Futuribles , juillet-août 2016

Contrairement aux approches spiritualistes du transhumanisme libéral-libertaire né dans la Silicon Valley, les auteurs, responsables de l'Association française transhumaniste (Technoprog), revendiquent leur appartenance au  technoprogressisme  matérialiste et « de gauche », courant transhumaniste qui serait aujourd'hui majoritaire et dont ils vantent « l'hyperhumanisme ».... La tournure néolibérale actuelle du développement technologique ne serait pas inéluctable écrivent ces fanatiques de la technologie qui semblent oublier que l'accélération du progrès qu'ils souhaitent va de pair avec l'idéologie qui met chercheurs et entreprises en compétition et privatise la connaissance ! Que peut signifier alors la revendication d' « un autre transhumanisme, démocratique et responsable » ?

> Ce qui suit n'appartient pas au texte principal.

===== src/design/tcf2ieee_pkg.sv =====
// ============================================================================
// tcf2ieee_pkg
// Shared constants, pipeline stage types and a helper function for the
// legacy two's complement float to IEEE 754 single precision converter.
// ============================================================================
package tcf2ieee_pkg;

    // Field widths of the legacy word and of the IEEE result.
    localparam int WordW  = 32;
    localparam int MantW  = 22;
    localparam int ExpW   = 9;
    localparam int ShiftW = 5;
    // Normalized exponent can go below zero, so it carries one extra sign bit.
    localparam int ExpNW  = ExpW + 1;

    // Exponent thresholds of the legacy format.
    localparam logic signed [ExpNW-1:0] ExpHigh   = 10'sd384;
    localparam logic signed [ExpNW-1:0] ExpLow    = 10'sd108;
    localparam logic signed [ExpNW-1:0] ExpNormal = 10'sd130;
    localparam logic signed [ExpNW-1:0] ExpExact  = 10'sd129;

    // IEEE exponent field of an infinity.
    localparam logic [7:0] IeeeExpInf = 8'hff;

    // Stage 1: sign split and magnitude.
    typedef struct packed {
        logic             sign;
        logic [ExpW-1:0]  expo;
        logic [MantW-1:0] mant;
        logic             last;
    } mag_stage_t;

    // Stage 2: leading zero count of the mantissa.
    typedef struct packed {
        logic              sign;
        logic [ExpW-1:0]   expo;
        logic [MantW-1:0]  mant;
        logic [ShiftW-1:0] lz;
        logic              zero;
        logic              last;
    } lzc_stage_t;

    // Stage 3: normalized mantissa and exponent.
    typedef struct packed {
        logic                    sign;
        logic signed [ExpNW-1:0] expo;
        logic [MantW-1:0]        mant;
        logic                    zero;
        logic                    last;
    } norm_stage_t;

    // Count of zero bits above the highest set bit of a nonzero mantissa.
    function automatic logic [ShiftW-1:0] lead_zeros(input logic [MantW-1:0] m);
        logic [ShiftW-1:0] n;
        n = '0;
        for (int i = 0; i < MantW; i++) begin
            if (m[i]) begin
                n = ShiftW'(MantW - 1 - i);
            end
        end
        return n;
    endfunction

endpackage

Sous prétexte que l'usage de la technique « fait partie de la définition de l'humain », les auteurs affirment que « tout humain est en même temps un transhumain ». C'est poser que la technique suffirait à nous définir... en oubliant que bien des animaux connaissent des techniques. Cette réduction de l'humain à ses techniques autorise à la fois la réification des personnes et la dévotion aux technologies, les deux mamelles du transhumanisme lequel se croit ainsi dédiabolisé puisqu'il n'ambitionne que d'amplifier le recours « naturel » de l'homme aux technologies...Les auteurs se présentent d'ailleurs comme écologistes (malgré leur foi dans le nucléaire, les OGM ou les nanos...) et en appellent à l'éthique (afin d'« ouvrir le débat ») pour que les pouvoirs publics empêchent les dérives du transhumanisme, mais en omettant que la technoscience est un outil pour gagner les compétitions économiques, ce que revendiquent les transhumanistes orthodoxes (1).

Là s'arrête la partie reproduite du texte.